Quase 40% dos estudantes brasileiros entre 13 e 17 anos relatam já ter sido vítimas de bullying, segundo dados divulgados nesta quarta-feira (25) pelo Instituto Brasileiro de Geografia e Estatística (IBGE). A Pesquisa Nacional de Saúde do Escolar (PeNSE), com base em entrevistas realizadas em 2024 em todo o país, revela ainda um agravamento do problema: mais de um quarto dos alunos afirma ter sofrido humilhações repetidas, indicando maior persistência e intensidade das agressões.
De acordo com o levantamento, 39,8% dos adolescentes disseram já ter sido alvo de bullying. Entre eles, 27,2% relataram ter passado por episódios de humilhação duas vezes ou mais. Em comparação com a edição anterior da pesquisa, realizada em 2019, houve aumento de 0,7 ponto percentual no total de vítimas e um salto superior a 4 pontos percentuais nos casos recorrentes.
Para o gerente da pesquisa, Marco Andreazzi, os números evidenciam uma mudança no padrão das agressões. Segundo ele, embora o total de vítimas tenha se mantido relativamente estável, a frequência e a intensidade dos episódios cresceram, caracterizando um cenário mais preocupante de violência contínua no ambiente escolar.
Os dados mostram que as meninas são as principais vítimas: 43,3% delas já sofreram bullying, contra 37,3% dos meninos. Além disso, 30,1% das adolescentes afirmaram ter sido humilhadas de forma recorrente, percentual quase seis pontos maior que o registrado entre os estudantes do sexo masculino.

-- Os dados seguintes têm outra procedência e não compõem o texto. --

===== src/rtl/if_stage.sv =====
// Instruction fetch stage: issues SRAM reads, holds the fetched word for ID,
// and redirects on branches from ID while keeping the delay slot intact.
module if_stage #(
  parameter logic [31:0] RESET_VECTOR = 32'hBFC00000
) (
  input  logic        clock,
  input  logic        reset,
  input  logic        id_allow_in,
  input  logic [32:0] id_to_if_branch_bus,
  output logic [64:0] if_to_id_instruction_bus,
  output logic        inst_sram_en,
  output logic [3:0]  inst_sram_wen,
  output logic [31:0] inst_sram_addr,
  output logic [31:0] inst_sram_wdata,
  input  logic [31:0] inst_sram_rdata
);

  logic        w_toIfValid;
  logic        w_ifReadyGo;
  logic        w_ifAllowIn;
  logic        w_branchTaken;
  logic [31:0] w_branchTarget;
  logic [31:0] w_nextPc;
  logic [31:0] w_instruction;

  logic        r_ifValid;
  logic [31:0] r_ifPc;
  logic        r_pendingValid;
  logic [31:0] r_pendingTarget;
  logic [31:0] r_instBuffer;
  logic        r_instBufferValid;

  assign w_branchTaken  = id_to_if_branch_bus[32];
  assign w_branchTarget = id_to_if_branch_bus[31:0];

  assign w_toIfValid = !reset;
  assign w_ifReadyGo = 1'b1;
  assign w_ifAllowIn = !r_ifValid || (w_ifReadyGo && id_allow_in);

  // A branch that arrived while fetch was blocked outranks any later branch_taken.
  always_comb begin
    if (r_pendingValid) begin
      w_nextPc = r_pendingTarget;
    end else if (w_branchTaken) begin
      w_nextPc = w_branchTarget;
    end else begin
      w_nextPc = r_ifPc + 32'd4;
    end
  end

  assign inst_sram_en    = w_toIfValid && w_ifAllowIn;
  assign inst_sram_addr  = w_nextPc;
  assign inst_sram_wen   = 4'b0000;
  assign inst_sram_wdata = 32'h0000_0000;

  always_ff @(posedge clock or posedge reset) begin
    if (reset) begin
      r_ifValid <= 1'b0;
      r_ifPc    <= RESET_VECTOR - 32'd4;
    end else if (w_ifAllowIn) begin
      r_ifValid <= w_toIfValid;
      r_ifPc    <= w_nextPc;
    end
  end

  // Remember a branch that could not be fetched yet; it is used by the next request.
  always_ff @(posedge clock or posedge reset) begin
    if (reset) begin
      r_pendingValid  <= 1'b0;
      r_pendingTarget <= 32'h0000_0000;
    end else if (r_pendingValid) begin
      if (inst_sram_en) begin
        r_pendingValid <= 1'b0;
      end
    end else if (w_branchTaken && !inst_sram_en) begin
      r_pendingValid  <= 1'b1;
      r_pendingTarget <= w_branchTarget;
    end
  end

  // SRAM data is only valid for one cycle, so a stalled instruction is parked here.
  always_ff @(posedge clock or posedge reset) begin
    if (reset) begin
      r_instBuffer      <= 32'h0000_0000;
      r_instBufferValid <= 1'b0;
    end else if (w_ifAllowIn && r_ifValid) begin
      r_instBufferValid <= 1'b0;
    end else if (r_ifValid && !r_instBufferValid && !id_allow_in) begin
      r_instBuffer      <= inst_sram_rdata;
      r_instBufferValid <= 1'b1;
    end
  end

  assign w_instruction = r_instBufferValid ? r_instBuffer : inst_sram_rdata;

  assign if_to_id_instruction_bus = {r_ifValid && w_ifReadyGo, r_ifPc, w_instruction};

endmodule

A aparência física aparece como o principal motivo das agressões. Características do rosto ou cabelo foram citadas em 30,2% dos casos, seguidas pela aparência do corpo (24,7%) e por questões relacionadas à cor ou raça (10,6%). Ainda assim, chama atenção o fato de que 26,3% dos estudantes não souberam apontar uma causa para o bullying, o que, segundo especialistas, reforça o caráter coletivo e, muitas vezes, arbitrário desse tipo de violência.
O levantamento também investigou o perfil dos agressores e apontou que 13,7% dos alunos admitiram já ter praticado bullying, sendo a incidência maior entre os meninos (16,5%) do que entre as meninas (10,9%). Entre os motivos alegados, voltam a aparecer aspectos ligados à aparência e à raça, mas há destaque para questões de gênero e orientação sexual, mencionadas por 12,1% dos autores, percentual superior ao reconhecido pelas próprias vítimas.
Outro dado preocupante diz respeito às agressões físicas: 16,6% dos estudantes afirmaram já ter sido agredidos por colegas, número que chega a 18,6% entre os meninos. Em 2019, esse índice era de 14%, o que confirma a tendência de agravamento da violência. Também cresceu a proporção de alunos que sofreram agressões repetidas, passando de 6,5% para 9,6%.
No ambiente virtual, houve leve recuo nos casos de bullying, de 13,2% para 12,7%. Ainda assim, as meninas seguem mais expostas: 15,2% delas relataram já ter sido humilhadas ou ameaçadas em redes sociais, frente a 10,3% dos meninos.
A pesquisa também analisou as ações de prevenção adotadas pelas escolas e revelou que pouco mais da metade dos estudantes (53,4%) está matriculada em unidades que participam do Programa Saúde na Escola (PSE). Dentro desse grupo, apenas 43,2% tiveram acesso a iniciativas específicas de combate ao bullying, enquanto 37,2% estudam em instituições que adotaram medidas para prevenir brigas.